Monday, April 15, 2013

This "Two" Shall Pass...

The “terrible two’s” reference the ages of 12-36 months. We use this term because children tend to act up more and become more demanding during this time. Parents also feel the behavior presents itself most with an audience such as in public. They feel the child is almost waiting to be around others and in a certain sense, they are. During this age, children are trying to push their boundaries and challenge their limits. They not only want to see the how and why of things, but they also want to see reactions from others. As hard as it is to accept, this is all part of their normal develop, but it can be gotten through:


Normal Development:
Toddlers are at an age when they no longer want to be in one place. They’re learning to walk, talk, and explore their environment. During this course of exploration it would make sense to think they would at some point challenge their environment. However, since parents see their children as cute and adorable, they find it hard to tell them no, but as parents it’s our job to teach our children right from wrong. Beginning at the minute of birth, children are living sponges who soak up all the information we give them as well as become thinking, rationalizing people. If parents consistently give in to their children, they’re unable to learn boundaries, inappropriate behaviors, and the consequences for those behaviors. They need to understand from the beginning what is okay and what is not. Letting something slide once, but trying to consequence for the same behavior later, will only lead to confusion for the child. NO means NO and don’t be afraid to stand your ground.


Avoiding Temptation:
Toddlers don’t inherently know what’s dangerous or harmful for them. For example, they don’t know pulling on a dog’s ear may cause them to get bit and some medications aren’t candy. Our first job as parents is to keep our children safe so it’s best practice to keep harmful and dangerous objects out of sight. Even though they understand no, as with any age child, it doesn’t always mean they are going to listen. We all have seen that when a toddler gets something in their hand, the first place it goes is their mouth. Since children at this age are constantly exploring their environment, it’s just best practice they not learn certain lesions through trial and error.


Discipline:
Toddlers often want what they want, when they want it, and don’t do well having to wait for it. So if they feel there’s a chance they can get it themselves, they‘ll take matters into their own hands. This in turn, can lead to pulling on cords, pulling on curtains, or even tipping over chairs and bookcases. As stated before, this is an exploration time for the child so while you want to make sure you redirect the dangerous exploration, you also don’t want to discipline too strongly, too often, or for every single thing they do. The end result will be instilling fear into the child as opposed to discouraging the behavior. You may also risk teaching them strength and overpowering are the ways to solve a dispute. Simply be clear with the toddler when you explain the dangers to them and it goes without saying, given the young age of the child, you‘ll have to do this several times. Don’t be surprised if your child challenges you and tries to question everything. Your reactions to the challenge will help them draw their own conclusions about whether or not what they are doing is favorable or unfavorable.

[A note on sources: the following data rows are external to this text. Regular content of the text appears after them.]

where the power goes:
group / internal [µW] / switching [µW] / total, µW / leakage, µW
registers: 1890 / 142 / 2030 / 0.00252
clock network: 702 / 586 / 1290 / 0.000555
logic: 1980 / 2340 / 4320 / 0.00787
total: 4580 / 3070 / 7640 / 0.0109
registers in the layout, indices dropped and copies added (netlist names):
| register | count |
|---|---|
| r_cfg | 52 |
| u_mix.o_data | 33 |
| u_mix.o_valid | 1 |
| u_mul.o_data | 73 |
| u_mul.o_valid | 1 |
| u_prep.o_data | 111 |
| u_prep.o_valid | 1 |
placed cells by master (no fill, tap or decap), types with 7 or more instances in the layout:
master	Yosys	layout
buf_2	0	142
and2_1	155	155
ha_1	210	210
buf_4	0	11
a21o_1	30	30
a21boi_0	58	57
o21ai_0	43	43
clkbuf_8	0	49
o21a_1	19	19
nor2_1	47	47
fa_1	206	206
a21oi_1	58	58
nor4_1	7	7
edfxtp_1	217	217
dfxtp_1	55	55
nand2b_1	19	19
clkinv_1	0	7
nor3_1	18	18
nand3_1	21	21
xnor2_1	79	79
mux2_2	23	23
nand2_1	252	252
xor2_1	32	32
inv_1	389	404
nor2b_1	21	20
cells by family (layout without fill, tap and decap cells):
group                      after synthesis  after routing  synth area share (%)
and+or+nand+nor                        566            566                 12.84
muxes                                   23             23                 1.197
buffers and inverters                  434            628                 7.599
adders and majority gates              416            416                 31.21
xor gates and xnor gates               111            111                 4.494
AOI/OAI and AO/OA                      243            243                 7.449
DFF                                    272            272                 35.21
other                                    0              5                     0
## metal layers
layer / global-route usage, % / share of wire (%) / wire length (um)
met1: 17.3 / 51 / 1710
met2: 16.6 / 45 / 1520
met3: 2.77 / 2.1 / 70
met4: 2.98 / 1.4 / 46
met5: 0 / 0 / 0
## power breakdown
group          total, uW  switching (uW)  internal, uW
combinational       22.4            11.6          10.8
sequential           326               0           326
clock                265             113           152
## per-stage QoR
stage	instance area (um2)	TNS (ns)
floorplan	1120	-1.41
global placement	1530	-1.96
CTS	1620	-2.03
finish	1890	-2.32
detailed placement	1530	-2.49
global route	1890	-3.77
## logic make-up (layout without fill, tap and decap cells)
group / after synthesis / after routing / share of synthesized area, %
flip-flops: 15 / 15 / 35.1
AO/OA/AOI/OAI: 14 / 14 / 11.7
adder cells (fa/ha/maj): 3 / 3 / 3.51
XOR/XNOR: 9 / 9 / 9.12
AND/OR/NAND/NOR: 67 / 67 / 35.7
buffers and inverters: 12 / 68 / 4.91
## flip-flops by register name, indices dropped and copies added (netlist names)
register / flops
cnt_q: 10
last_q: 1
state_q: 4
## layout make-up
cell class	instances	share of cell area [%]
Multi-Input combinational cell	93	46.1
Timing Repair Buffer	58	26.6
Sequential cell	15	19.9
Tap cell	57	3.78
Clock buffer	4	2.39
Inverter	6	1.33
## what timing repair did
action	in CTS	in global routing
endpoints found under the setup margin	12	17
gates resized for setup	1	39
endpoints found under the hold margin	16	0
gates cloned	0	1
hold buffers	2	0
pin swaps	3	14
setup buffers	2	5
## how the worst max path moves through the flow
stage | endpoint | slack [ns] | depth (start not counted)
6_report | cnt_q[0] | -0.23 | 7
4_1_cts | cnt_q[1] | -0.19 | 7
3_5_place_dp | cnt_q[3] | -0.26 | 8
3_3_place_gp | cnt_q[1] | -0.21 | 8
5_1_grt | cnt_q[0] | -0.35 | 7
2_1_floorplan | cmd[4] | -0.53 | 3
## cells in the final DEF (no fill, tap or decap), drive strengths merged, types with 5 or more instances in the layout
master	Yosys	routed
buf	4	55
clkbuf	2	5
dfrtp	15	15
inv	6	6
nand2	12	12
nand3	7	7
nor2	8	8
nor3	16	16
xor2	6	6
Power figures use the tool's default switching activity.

There are certain behaviors where’s there’s no question about whether or not discipline is necessary for the purposes of safety and in an effort to teach them this behavior is unacceptable. These behaviors include hurting themselves, hurting someone else, doing something that could be dangerous to themselves or someone else, harming an animal, and being destructive
Some other behaviors that will require immediate action by the parent are verbal confrontation, kicking, screaming, temper tantrums, running off, throwing things, spitting, and bullying others. Sometimes offering choices to the child can prove useful, but if you feel the child is being intentionally defiant, then you may have to make the choice for them. For example, if they hurt another child during play and refuse to apologize, then you may need to remove them from the play group as a consequence. Some other things to remember are the punishment needs to be related to the behavior. Time outs need to be limited to one minute per year of age due to their short attention span. It’s a good to teach toddlers early to apologize when they hurt others, even if it is an animal. It will help develop the idea all living things have feelings. Never threaten unless you’re prepared to follow through, this will only contribute to wishy-washy parenting and the child losing respect for your authority. The most important rule is to always make sure your child knows why they are being punished. Children are not able to identify the “wrong” in what they’ve done if it’s not explained to them in terms they can understand.


Praise, Praise, Praise:
Although we are required as parents to address the negative with our children, we need to balance that out with the positive. Smiles, hugs, kisses, and verbal affirmations are some of the things that make children feel good about themselves and about their relationship with you. Toddlers are working to develop their moral foundation so if we address the positive with the negative, it‘ll help to fully develop an understanding of right and wrong. Once children begin to understand what behaviors bring praise and which ones won’t, you will find them slowly gravitating more towards the positive ones.